Small Business Resources, Business Advice and Forms from AllBusiness.com

Corporate downsizing - tax treatment of leased employees.

By Heikkinen, Debra L.
Publication: The Tax Adviser
Date: Friday, July 1 1994

A business that downsizes may find itself without sufficient staff to complete current projects or meet the anticipated demands of future projects. To fulfill these needs, the company may lease workers from a third-party employment agency. In some cases, the employment agency engages former

or retired employees of the company and leases them to the company to perform job assignments.

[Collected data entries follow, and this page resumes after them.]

## src/rtl/mips_rtype_ctrl.sv

```systemverilog
// rtl/mips_rtype_ctrl.sv - multi-cycle R-type/LUI controller for the regfile + clocked ALU datapath
// Optional overflow trap on ADD/SUB write-back: define MIPS_CTRL_OVF_TRAP_EN.
module mips_rtype_ctrl (
  input  logic        clk,
  input  logic        rst_n,
  input  logic [31:0] instr,
  input  logic        instr_valid,
  output logic        instr_ready,
  output logic [4:0]  read_reg1,
  output logic [4:0]  read_reg2,
  output logic [4:0]  write_reg,
  output logic        write_enb,
  output logic        mux_ctrl,
  output logic [31:0] imm_data,
  output logic [3:0]  alu_op,
  output logic [4:0]  shift_amt,
  input  logic        alu_overflow,
  output logic        done,
  output logic        illegal,
  output logic        ovf_exc
);

  localparam logic [5:0] OP_RTYPE = 6'h00;
  localparam logic [5:0] OP_LUI   = 6'h0F;

  localparam logic [3:0] ALU_ADD = 4'd0;
  localparam logic [3:0] ALU_SUB = 4'd1;
  localparam logic [3:0] ALU_AND = 4'd2;
  localparam logic [3:0] ALU_OR  = 4'd3;
  localparam logic [3:0] ALU_SLL = 4'd4;
  localparam logic [3:0] ALU_SRL = 4'd5;
  localparam logic [3:0] ALU_SRA = 4'd6;
  localparam logic [3:0] ALU_SLT = 4'd8;

  typedef enum logic [2:0] {
    S_IDLE = 3'd0,
    S_READ = 3'd1,
    S_WB   = 3'd2,
    S_LUI  = 3'd3,
    S_ILL  = 3'd4
  } state_t;

  state_t state, state_nx;

  logic [5:0]  op, funct;
  logic [4:0]  rs, rt, rd, shamt;
  logic [15:0] imm;

  assign op    = instr[31:26];
  assign rs    = instr[25:21];
  assign rt    = instr[20:16];
  assign rd    = instr[15:11];
  assign shamt = instr[10:6];
  assign funct = instr[5:0];
  assign imm   = instr[15:0];

  logic       dec_rtype, dec_shift, dec_lui;
  logic [3:0] dec_aop;
  logic       accept;
  logic [4:0] rd_q;

  always_comb begin
    dec_rtype = 1'b0;
    dec_shift = 1'b0;
    dec_aop   = ALU_ADD;
    if (op == OP_RTYPE) begin
      dec_rtype = 1'b1;
      case (funct)
        6'h20: dec_aop = ALU_ADD;
        6'h22: dec_aop = ALU_SUB;
        6'h24: dec_aop = ALU_AND;
        6'h25: dec_aop = ALU_OR;
        6'h00: begin dec_aop = ALU_SLL; dec_shift = 1'b1; end
        6'h02: begin dec_aop = ALU_SRL; dec_shift = 1'b1; end
        6'h03: begin dec_aop = ALU_SRA; dec_shift = 1'b1; end
        6'h2A: dec_aop = ALU_SLT;
        default: dec_rtype = 1'b0;
      endcase
    end
  end

  assign dec_lui = (op == OP_LUI);
  assign accept  = (state == S_IDLE) && instr_valid;

  // trap suppresses the WB write and swaps done for ovf_exc
  logic trap;
`ifdef MIPS_CTRL_OVF_TRAP_EN
  logic is_addsub;
  assign is_addsub = (alu_op == ALU_ADD) || (alu_op == ALU_SUB);
  assign trap      = (state == S_WB) && is_addsub && alu_overflow;
`else
  logic unused_ovf;
  assign unused_ovf = alu_overflow;
  assign trap       = 1'b0;
`endif

  always_ff @(posedge clk or negedge rst_n) begin
    if (!rst_n) state <= S_IDLE;
    else        state <= state_nx;
  end

  always_comb begin
    state_nx = state;
    case (state)
      S_IDLE: begin
        if (instr_valid) begin
          if (dec_rtype)    state_nx = S_READ;
          else if (dec_lui) state_nx = S_LUI;
          else              state_nx = S_ILL;
        end
      end
      S_READ:  state_nx = S_WB;
      S_WB:    state_nx = S_IDLE;
      S_LUI:   state_nx = S_IDLE;
      S_ILL:   state_nx = S_IDLE;
      default: state_nx = S_IDLE;
    endcase
  end

  logic [4:0]  read_reg1_nx, read_reg2_nx, write_reg_nx, shift_amt_nx, rd_nx;
  logic [3:0]  alu_op_nx;
  logic [31:0] imm_data_nx;
  logic        mux_ctrl_nx, done_nx, illegal_nx, ovf_exc_nx;

  always_comb begin
    instr_ready  = (state == S_IDLE);
    write_enb    = ((state == S_WB) && !trap) || (state == S_LUI);
    read_reg1_nx = read_reg1;
    read_reg2_nx = read_reg2;
    write_reg_nx = write_reg;
    shift_amt_nx = shift_amt;
    alu_op_nx    = alu_op;
    imm_data_nx  = imm_data;
    mux_ctrl_nx  = mux_ctrl;
    rd_nx        = rd_q;
    done_nx      = ((state == S_WB) && !trap) || (state == S_LUI);
    illegal_nx   = (state == S_ILL);
    ovf_exc_nx   = trap;
    if (accept && dec_rtype) begin
      read_reg1_nx = dec_shift ? rt : rs;
      read_reg2_nx = rt;
      alu_op_nx    = dec_aop;
      shift_amt_nx = dec_shift ? shamt : 5'd0;
      rd_nx        = rd;
    end else if (accept && dec_lui) begin
      write_reg_nx = rt;
      mux_ctrl_nx  = 1'b0;
      imm_data_nx  = {imm, 16'h0000};
    end
    // write-back address/select are registered on entry to WB
    if (state == S_READ) begin
      write_reg_nx = rd_q;
      mux_ctrl_nx  = 1'b1;
    end
  end

  always_ff @(posedge clk or negedge rst_n) begin
    if (!rst_n) begin
      read_reg1 <= 5'd0;
      read_reg2 <= 5'd0;
      write_reg <= 5'd0;
      shift_amt <= 5'd0;
      alu_op    <= 4'd0;
      imm_data  <= 32'd0;
      mux_ctrl  <= 1'b0;
      rd_q      <= 5'd0;
      done      <= 1'b0;
      illegal   <= 1'b0;
      ovf_exc   <= 1'b0;
    end else begin
      read_reg1 <= read_reg1_nx;
      read_reg2 <= read_reg2_nx;
      write_reg <= write_reg_nx;
      shift_amt <= shift_amt_nx;
      alu_op    <= alu_op_nx;
      imm_data  <= imm_data_nx;
      mux_ctrl  <= mux_ctrl_nx;
      rd_q      <= rd_nx;
      done      <= done_nx;
      illegal   <= illegal_nx;
      ovf_exc   <= ovf_exc_nx;
    end
  end

endmodule
```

As the IRS sharpens its focus on employment tax issues, the question of who employs the leased workers for Federal tax purposes - the employment agency or the company - becomes increasingly important. The tax issues will become even more significant if Congress enacts health care legislation requiring businesses to insure or finance health coverage for their employees, but not for independent contractors rendering services to a company.

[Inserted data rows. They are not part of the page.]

==> config.mk <==
export PLATFORM = sky130hd
export DESIGN_NAME = i2c_target_flat
export DESIGN_NICKNAME = d
export VERILOG_FILES = /design/src/rtl/i2c_target_pkg.sv /design/src/rtl/i2c_target_if.sv /design/src/rtl/i2c_line_cond.sv /design/src/rtl/i2c_target.sv /design/src/flat_wrapper.sv
export SDC_FILE = /design/constraint.sdc
export NUM_CORES = 1
export LEC_CHECK = 0
export ABC_CLOCK_PERIOD_IN_PS = 5700
export CAP_MARGIN = 20
export CORE_MARGIN = 5
export CORE_UTILIZATION = 60
export CTS_CLUSTER_SIZE = 14
export DETAILED_ROUTE_END_ITERATION = 10
export PLACE_DENSITY = 0.89
export SETUP_SLACK_MARGIN = 0.1
export SYNTH_ARGS = -nofsm -noshare
export SYNTH_HDL_FRONTEND = slang
export SYNTH_HIERARCHICAL = 1
export SYNTH_SLANG_ARGS = --single-unit
==> constraint.sdc <==
create_clock -name clk -period 5.7 [get_ports clk]
set_input_delay 0.855 -clock clk [delete_from_list [all_inputs] [get_ports clk]]
set_output_delay 0.855 -clock clk [all_outputs]
set_load 0.005 [all_outputs]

Under Federal income and employment tax rules, there are significant differences between the tax treatment of employees and the tax treatment of independent contractors. Compensation paid to an employee is subject to employment and income tax withholding, and must be reported by the employer on Form W-2. By contrast, businesses using independent contractor's must comply with Form 1099 reporting and backup withholding rules. In addition, favorable tax treatment of a company's benefit plans may depend in part on coverage of employees. A misclassification of workers may expose the business to tax liabilities, possible penalties and potential disqualification of the company's benefit plans.

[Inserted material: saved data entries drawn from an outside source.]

==> src/rtl/dmem_arbiter.sv <==
// Two-port data-memory arbiter: round-robin grant, single outstanding access,
// byte-enable stores done as read-merge-write against a single-ported memory.
// Byte enables cover the low 32 bits; WORD_SIZE is expected to be >= 32.
module dmem_arbiter #(
  parameter int unsigned WORD_SIZE = 32
) (
  input  logic                 i_clk,
  input  logic                 i_rst_n,
  // requester 0
  input  logic                 i_req0,
  input  logic                 i_we0,
  input  logic [WORD_SIZE-1:0] i_addr0,
  input  logic [WORD_SIZE-1:0] i_wd0,
  input  logic [3:0]           i_be0,
  output logic                 o_gnt0,
  output logic                 o_rvalid0,
  output logic [WORD_SIZE-1:0] o_rd0,
  // requester 1
  input  logic                 i_req1,
  input  logic                 i_we1,
  input  logic [WORD_SIZE-1:0] i_addr1,
  input  logic [WORD_SIZE-1:0] i_wd1,
  input  logic [3:0]           i_be1,
  output logic                 o_gnt1,
  output logic                 o_rvalid1,
  output logic [WORD_SIZE-1:0] o_rd1,
  // memory side
  output logic [WORD_SIZE-1:0] o_mem_addr,
  output logic [WORD_SIZE-1:0] o_mem_wd,
  output logic                 o_mem_wen,
  output logic                 o_mem_ren,
  input  logic [WORD_SIZE-1:0] i_mem_rd,
  output logic                 o_busy
);

  localparam int unsigned BE_W = 4;

  typedef enum logic [1:0] {
    ST_IDLE     = 2'd0,
    ST_ACCESS   = 2'd1,
    ST_MERGE_WR = 2'd2
  } state_e;

  state_e                 state_q;
  logic                   id_q;
  logic                   last_q;
  logic                   we_q;
  logic [BE_W-1:0]        be_q;
  logic [WORD_SIZE-1:0]   wd_q;
  logic [WORD_SIZE-1:0]   merge_q;

  logic                   rvalid0_q, rvalid1_q;
  logic [WORD_SIZE-1:0]   rd0_q, rd1_q;
  logic [WORD_SIZE-1:0]   mem_addr_q, mem_wd_q;
  logic                   mem_wen_q, mem_ren_q;
  logic                   busy_q;

  logic                   gnt0_c, gnt1_c, grant_c;
  logic                   sel_we_c;
  logic [BE_W-1:0]        sel_be_c;
  logic [WORD_SIZE-1:0]   sel_addr_c, sel_wd_c, word_addr_c;
  logic [WORD_SIZE-1:0]   merged_c;
  logic                   partial_c;
  logic                   unused_addr_lsbs;

  // Round-robin grant, only while idle and out of reset; tie goes to the requester not served last
  always_comb begin
    gnt0_c = 1'b0;
    gnt1_c = 1'b0;
    if (i_rst_n && (state_q == ST_IDLE)) begin
      if (i_req0 && i_req1) begin
        if (last_q) gnt0_c = 1'b1;
        else        gnt1_c = 1'b1;
      end else if (i_req0) begin
        gnt0_c = 1'b1;
      end else if (i_req1) begin
        gnt1_c = 1'b1;
      end
    end
  end

  // Fields of whichever requester is being granted
  always_comb begin
    grant_c     = gnt0_c | gnt1_c;
    sel_we_c    = gnt1_c ? i_we1   : i_we0;
    sel_be_c    = gnt1_c ? i_be1   : i_be0;
    sel_addr_c  = gnt1_c ? i_addr1 : i_addr0;
    sel_wd_c    = gnt1_c ? i_wd1   : i_wd0;
    word_addr_c = {sel_addr_c[WORD_SIZE-1:2], 2'b00};
  end

  // Byte offset bits never reach the memory
  assign unused_addr_lsbs = ^sel_addr_c[1:0];

  // Merge enabled store bytes over the word currently read from memory
  always_comb begin
    merged_c  = i_mem_rd;
    partial_c = (be_q != 4'h0) && (be_q != 4'hF);
    for (int unsigned k = 0; k < BE_W; k++) begin
      if (be_q[k]) merged_c[8*k +: 8] = wd_q[8*k +: 8];
    end
  end

  // Access state machine with registered memory-side and completion outputs
  always_ff @(posedge i_clk or negedge i_rst_n) begin
    if (!i_rst_n) begin
      state_q    <= ST_IDLE;
      id_q       <= 1'b0;
      last_q     <= 1'b1;
      we_q       <= 1'b0;
      be_q       <= '0;
      wd_q       <= '0;
      merge_q    <= '0;
      rvalid0_q  <= 1'b0;
      rvalid1_q  <= 1'b0;
      rd0_q      <= '0;
      rd1_q      <= '0;
      mem_addr_q <= '0;
      mem_wd_q   <= '0;
      mem_wen_q  <= 1'b0;
      mem_ren_q  <= 1'b0;
      busy_q     <= 1'b0;
    end else begin
      rvalid0_q <= 1'b0;
      rvalid1_q <= 1'b0;
      case (state_q)
        ST_IDLE: begin
          if (grant_c) begin
            id_q       <= gnt1_c;
            last_q     <= gnt1_c;
            we_q       <= sel_we_c;
            be_q       <= sel_be_c;
            wd_q       <= sel_wd_c;
            mem_addr_q <= word_addr_c;
            busy_q     <= 1'b1;
            state_q    <= ST_ACCESS;
            if (!sel_we_c) begin
              mem_ren_q <= 1'b1;
            end else if (sel_be_c == 4'hF) begin
              mem_wen_q <= 1'b1;
              mem_wd_q  <= sel_wd_c;
            end else if (sel_be_c != 4'h0) begin
              mem_ren_q <= 1'b1;
            end
          end
        end
        ST_ACCESS: begin
          mem_ren_q <= 1'b0;
          if (we_q && partial_c) begin
            merge_q   <= merged_c;
            mem_wd_q  <= merged_c;
            mem_wen_q <= 1'b1;
            state_q   <= ST_MERGE_WR;
          end else begin
            if (!we_q) begin
              if (id_q) rd1_q <= i_mem_rd;
              else      rd0_q <= i_mem_rd;
            end
            if (id_q) rvalid1_q <= 1'b1;
            else      rvalid0_q <= 1'b1;
            mem_wen_q  <= 1'b0;
            mem_addr_q <= '0;
            mem_wd_q   <= '0;
            busy_q     <= 1'b0;
            state_q    <= ST_IDLE;
          end
        end
        ST_MERGE_WR: begin
          if (id_q) rvalid1_q <= 1'b1;
          else      rvalid0_q <= 1'b1;
          mem_wen_q  <= 1'b0;
          mem_addr_q <= '0;
          mem_wd_q   <= '0;
          busy_q     <= 1'b0;
          state_q    <= ST_IDLE;
        end
        default: begin
          state_q <= ST_IDLE;
        end
      endcase
    end
  end

  assign o_gnt0     = gnt0_c;
  assign o_gnt1     = gnt1_c;
  assign o_rvalid0  = rvalid0_q;
  assign o_rvalid1  = rvalid1_q;
  assign o_rd0      = rd0_q;
  assign o_rd1      = rd1_q;
  assign o_mem_addr = mem_addr_q;
  assign o_mem_wd   = mem_wd_q;
  assign o_mem_wen  = mem_wen_q;
  assign o_mem_ren  = mem_ren_q;
  assign o_busy     = busy_q;

endmodule

==> config.mk <==
export PLATFORM = sky130hd
export DESIGN_NAME = dmem_arbiter
export DESIGN_NICKNAME = d
export VERILOG_FILES = /design/src/rtl/dmem_arbiter.sv
export SDC_FILE = /design/constraint.sdc
export NUM_CORES = 1
export LEC_CHECK = 0
export ABC_AREA = 0
export BUFFER_PORTS_ARGS = -buffer_cell sky130_fd_sc_hd__buf_2
export CORE_MARGIN = 4
export CORE_UTILIZATION = 53
export CTS_CLUSTER_DIAMETER = 80
export DETAILED_ROUTE_END_ITERATION = 16
export PLACE_DENSITY = 0.86
export SYNTH_ARGS = -nofsm -noshare
export SYNTH_HDL_FRONTEND = slang
export SYNTH_SLANG_ARGS = --single-unit
==> constraint.sdc <==
create_clock -name i_clk -period 4.4 [get_ports i_clk]
set_clock_uncertainty 0.1 [all_clocks]
set_input_delay 0.88 -clock i_clk [delete_from_list [all_inputs] [get_ports i_clk]]
set_output_delay 0.88 -clock i_clk [all_outputs]
set_load 0.1 [all_outputs]
# Word-level counts from Yosys, hierarchy flattened
# Cells that the tools add are included.
# classes
n_reduce_logical	15
bitwise	4
n_eq_ne	10
n_mux	47
# ops
cell	count
2-to-1 mux 32 bit	8
case mux 32 bit (3 select lines)	2
2-to-1 mux 8 bit	4
2-to-1 mux 1 bit	24
AND reduction 4 bit	4
nonzero test 4 bit	2
!= test 2 bit, second input constant	3
case mux 1 bit (2 select lines)	3
case mux 1 bit (3 select lines)	2
equality test 4 bit, second input constant	1
logical AND 1 bit	4
2-to-1 mux 2 bit	2
2-to-1 mux 4 bit	1
!= test 4 bit, second input constant	1
case mux 2 bit (2 select lines)	1
!= test 3 x 2 -> 1 bit, second input constant	1
!= test 3 bit, second input constant	1
NOT 1 bit	3
AND reduction 3 bit	1
nonzero test 3 bit	1
equality test 2 x 1 -> 1 bit, second input constant	1
equality test 2 bit, second input constant	1
logical NOT 2 bit	1
!= test 2 x 1 -> 1 bit, second input constant	1
3 further kinds	3
# word_totals
word_cells	91
regBits	174
inputBits	174

# Logic depth before layout (Yosys ltp)
# logic_depth
word_depth	11
ltp_mapped	10
mapped_depth_nobuf	7

# Worst setup path after synthesis
# Ideal clock, no wire load.
# synth_path
path_kind	input to output
start	input port i_req0
end	output port o_gnt0
cell_stages	6
slack_ps	137
arrival_time_ps	3283
cell_sequence	nand2_1 -> nand4_1 -> buf_2 -> buf_2 -> inv_1 -> nor2_1
# synth_via
elab_chain_len	3
word_cells_on_any_way	4
cone_classes	3 x mux; 1 x reduce/logical
# synth_lines
element	line_no	source
start, declared	10	input logic i_req0,
2-to-1 mux 1 bit or logical AND 1 bit (tied branches)	74, 71	
2-to-1 mux 1 bit *	71	if (i_req0 && i_req1) begin
2-to-1 mux 1 bit *	70	if (i_rst_n && (state_q == ST_IDLE)) begin
end, declared	15	output logic o_gnt0,
# Mark *: on every way between the ends. The rest lies on a longest branch, timed or not.

# Final worst setup path
# layout_path
start	input port i_rst_n
end	output port o_gnt1
# layout_via
elab_chain_len	2
# layout_lines
element	line_no	source
start, declared	8	input logic i_rst_n,
logical AND 1 bit	70	
2-to-1 mux 1 bit	70	
end, declared	24	output logic o_gnt1,
# Every way passes these cells.

==> Flow_metrics.wiki <==
{| class="wikitable"
! Metric !! Value
|-
| Maxcap violations || 0
|-
| Final setup TNS || 0 ns
|-
| Total of flip-flops plus latches after synthesis || 172
|-
| Syn-to-layout area delta || 27.6%
|-
| Number of placed instances with taps included || roughly 1,100
|-
| Core footprint || ~15,000 µm²
|-
| Final Hold Viols || 0
|-
| Number of DRC markers after the initial detailed-route iteration || around 250
|-
| Syn. warnings || 0
|-
| Number of antenna violations at the first check in global routing || 0
|-
| Global-route wire length before repair || ~32,000 µm
|-
| Clock period minus final worst setup slack || ~3.2 ns
|-
| Post-detailed-route wirelength per cell || between 15 and 20 µm
|-
| Slew Limit Fails || 0
|-
| Crit Path Max Fanout || 50
|-
| Pin count of the biggest net entering global routing || 67
|-
| Setup Buffers After CTS || 0
|-
| Count of different cell masters after synthesis || 32
|-
| Dominant register cell in the synthesized netlist || dfrtp_1
|-
| Crit path DAT || about 2.2 ns
|-
| Most frequent standard cell in the layout excluding fill and tap cells || buf_2
|-
| Starting utilization of the core area || 54.3%
|-
| Die extent in x || about 130 µm
|-
| Run status || complete, no violations
|-
| FP Rows || 44
|-
| Total die area || roughly 17,000 µm²
|-
| Post-layout net count || roughly 1,100
|-
| Number of buffers added to fix hold violations after cts || 0
|-
| Routed vias || 6,144
|-
| Detailed-router iteration count before antenna repair || 4
|-
| Critical-path cell with the highest stage delay || buf_2
|-
| Top library cells by usage in the layout, fill and taps aside || 301 x buf_2, 171 x dfrtp_1, 101 x mux2i_1
|-
| Remaining antenna violation count || 0
|-
| Root buffer selected by CTS || clkbuf_16
|-
| H-tree depth reported by CTS || 4
|-
| Sink count of the clock tree || between 150 and 200
|-
| Tightest Pin Transition || about 1.2 ns
|-
| Proportion of layout cells with a drive suffix above 1 || between 50% and 60%
|-
| Clock transition at the registers of the reported paths || ~0.060 ns
|-
| Critical path class || in -> out
|-
| Clock tree from TritonCTS || yes
|-
| CTS-repair resized insts || 0
|-
| Clock insertion delay at the later pin of the skew report || 0.43 ns
|-
| Part of the cycle the worst path needs || slightly above 70%
|-
| Via count of the first global-routing pass || ~6,400
|-
| Cell-by-cell trace of the critical path || buf_6, nand4_1, inv_1, buf_2
|-
| Total track usage || 24.6%
|-
| Routed wire length || 21,000 µm
|-
| Sequential share of the synthesized area || 54.1%
|-
| Mapped Avg Cell Area || 12.5 µm²
|-
| Filler cell count || between 1,000 and 1,500
|-
| Final setup violating endpoints || 0
|-
| Die Height || around 130 µm
|-
| Ports placed on the boundary || between 300 and 400
|-
| Placed wire-length estimate after detailed placement || ~15,000 µm
|-
| Achievable clock frequency || 0.314 GHz
|-
| CTS Buffer Depth || 2
|-
| Mapped cell area || 7960 µm²
|-
| Critical Path RT || 3.42 ns
|-
| Worst slew slack as a fraction of its limit || between 20 and 25%
|-
| Inserted Clock Buffers || 17
|-
| Total inserted antenna cells || 0
|-
| Synth async-reset ratio || 100%
|-
| RSZ-0062 raised after global routing || no
|-
| Worst Setup Start Kind || primary input
|-
| Via-to-Cell Ratio || between 5 and 6
|-
| Max incr delay on CP || about 0.45 ns
|-
| Port Buf Inserts || roughly 300
|-
| Min-delay worst type || in -> async
|-
| Top cell family by delay on the critical path || buffers and inverters
|-
| Number of flops mapped to enable cells by yosys || 0
|-
| Worst setup EP type || output port
|-
| Final estimated routing congestion in global placement || 0.815
|-
| Final global-route overflow total || 0
|-
| Number of remaining DRC errors || 0
|-
| Sum of buffers and inverters on the critical path || 3
|-
| Post-Syn Instances || 637
|-
| Final Non-Filler Cells || around 1,100
|}
==> metal layers <==
metal	GRT usage, %	part of all wire, %	vias up
met5	0	0	-
met4	9.13	2.1	0
met3	7.11	8.0	34
met2	43.0	50	273
met1	28.9	40	2982
li1	-	-	2855
==> through the flow <==
step | util [%] | hold slack (ns) | area [µm²] | worst slack (ns)
floorplan | - | 0.339 | 7960 | 0.137
global placement | 65.4 | 0.350 | 9580 | 1.15
detailed placement | 65.4 | 0.349 | 9580 | 1.10
CTS | 69.3 | 0.290 | 10200 | 1.18
global route | 69.3 | 0.306 | 10200 | 1.09
finish | 69.3 | 0.288 | 10200 | 1.21
==> flip-flops by register name, indices dropped and copies added, names as in the netlist <==
signal / flops
be_q: 4
id_q: 1
last_q: 1
o_busy: 1
o_mem_addr: 30
o_mem_ren: 1
o_mem_wd: 32
o_mem_wen: 1
o_rd0: 32
o_rd1: 32
o_rvalid0: 1
o_rvalid1: 1
state_q: 2
wd_q: 32
we_q: 1
==> Yosys cell counts (3+ instances only) <==
cell / number / area [µm²]
mux2i_1: 101 / 1010
o31ai_2: 27 / 338
o31ai_1: 3 / 22.5
dfrtp_1: 171 / 4280
buf_6: 3 / 33.8
inv_1: 6 / 22.5
o21ai_0: 44 / 220
ha_1: 5 / 62.6
nand2_1: 79 / 297
o22ai_1: 32 / 200
mux2_2: 96 / 1080
nor2_1: 4 / 15.0
buf_2: 19 / 95.1
clkbuf_1: 23 / 86.3
==> layout make-up <==
class	count	area [µm²]	share of cell area (%)
clock inverter	10	116	1.15
sequential	172	4310	42.4
inverter	6	22.5	0.222
clock buffer	22	454	4.47
multi-input combinational	411	3430	33.8
tap	184	230	2.27
timing repair buffer	312	1590	15.7
==> path summary, 6_finish.rpt <==
check | slack [ns] | cells past startpoint | startpoint | endpoint
max | 1.21 | 4 | i_rst_n | o_gnt1
max in group asynchronous | 1.94 | 3 | i_rst_n | o_mem_wd[17]
min | 0.29 | 1 | i_rst_n | we_q
min in group i_clk | 0.36 | 2 | last_q | last_q
max reg2reg | 1.62 | 6 | be_q[1] | o_mem_addr[25]
min reg2reg | 0.36 | 2 | last_q | last_q
==> cell families (layout without fill, tap and decap cells) <==
family / after synthesis / in the layout / share of synthesized area [%]
muxes: 197 / 197 / 26.3
AOI/OAI and AO/OA: 112 / 112 / 10.4
other: 1 / 2 / 0.0471
DFF: 172 / 172 / 54.1
buffers and inverters: 55 / 350 / 3.27
adders and majority gates: 5 / 5 / 0.786
and+or+nand+nor: 95 / 95 / 5.06
==> worst register-to-register path, delay by kind of cell, from the launching register on <==
kind / cells / cell delay (ns)
AO/OA/AOI/OAI: 1 / 0.08
buffers and inverters: 1 / 0.35
flip-flops: 1 / 0.62
AND/OR/NAND/NOR: 4 / 1.50
Power is not shown: default switching activity piles up to over one toggle a cycle in this logic, so the estimate is an artifact.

If a company leases workers on a substantially full-time basis for work historically performed by employees, the Service may take the position that the leased workers are company employees for retirement and profit-sharing plan purposes. Under this position, the leased employees would be taken into account in determining whether minimum participation, minimum coverage and nondiscrimination rules applicable to those plans are satisfied. In addition, if a former employee is leased back to the company in the same capacity within a short time period after leaving the company, the IRS may question whether there was an actual termination of employment. Because it generally is a violation of plan qualification rules to make a distribution of pretax contributions under a Sec. 401(k) plan or of any amounts from certain other qualified retirement plans prior to an employee's termination of employment, distributions to such leased employees could jeopardize the plan's qualified status and create problems for the former employee.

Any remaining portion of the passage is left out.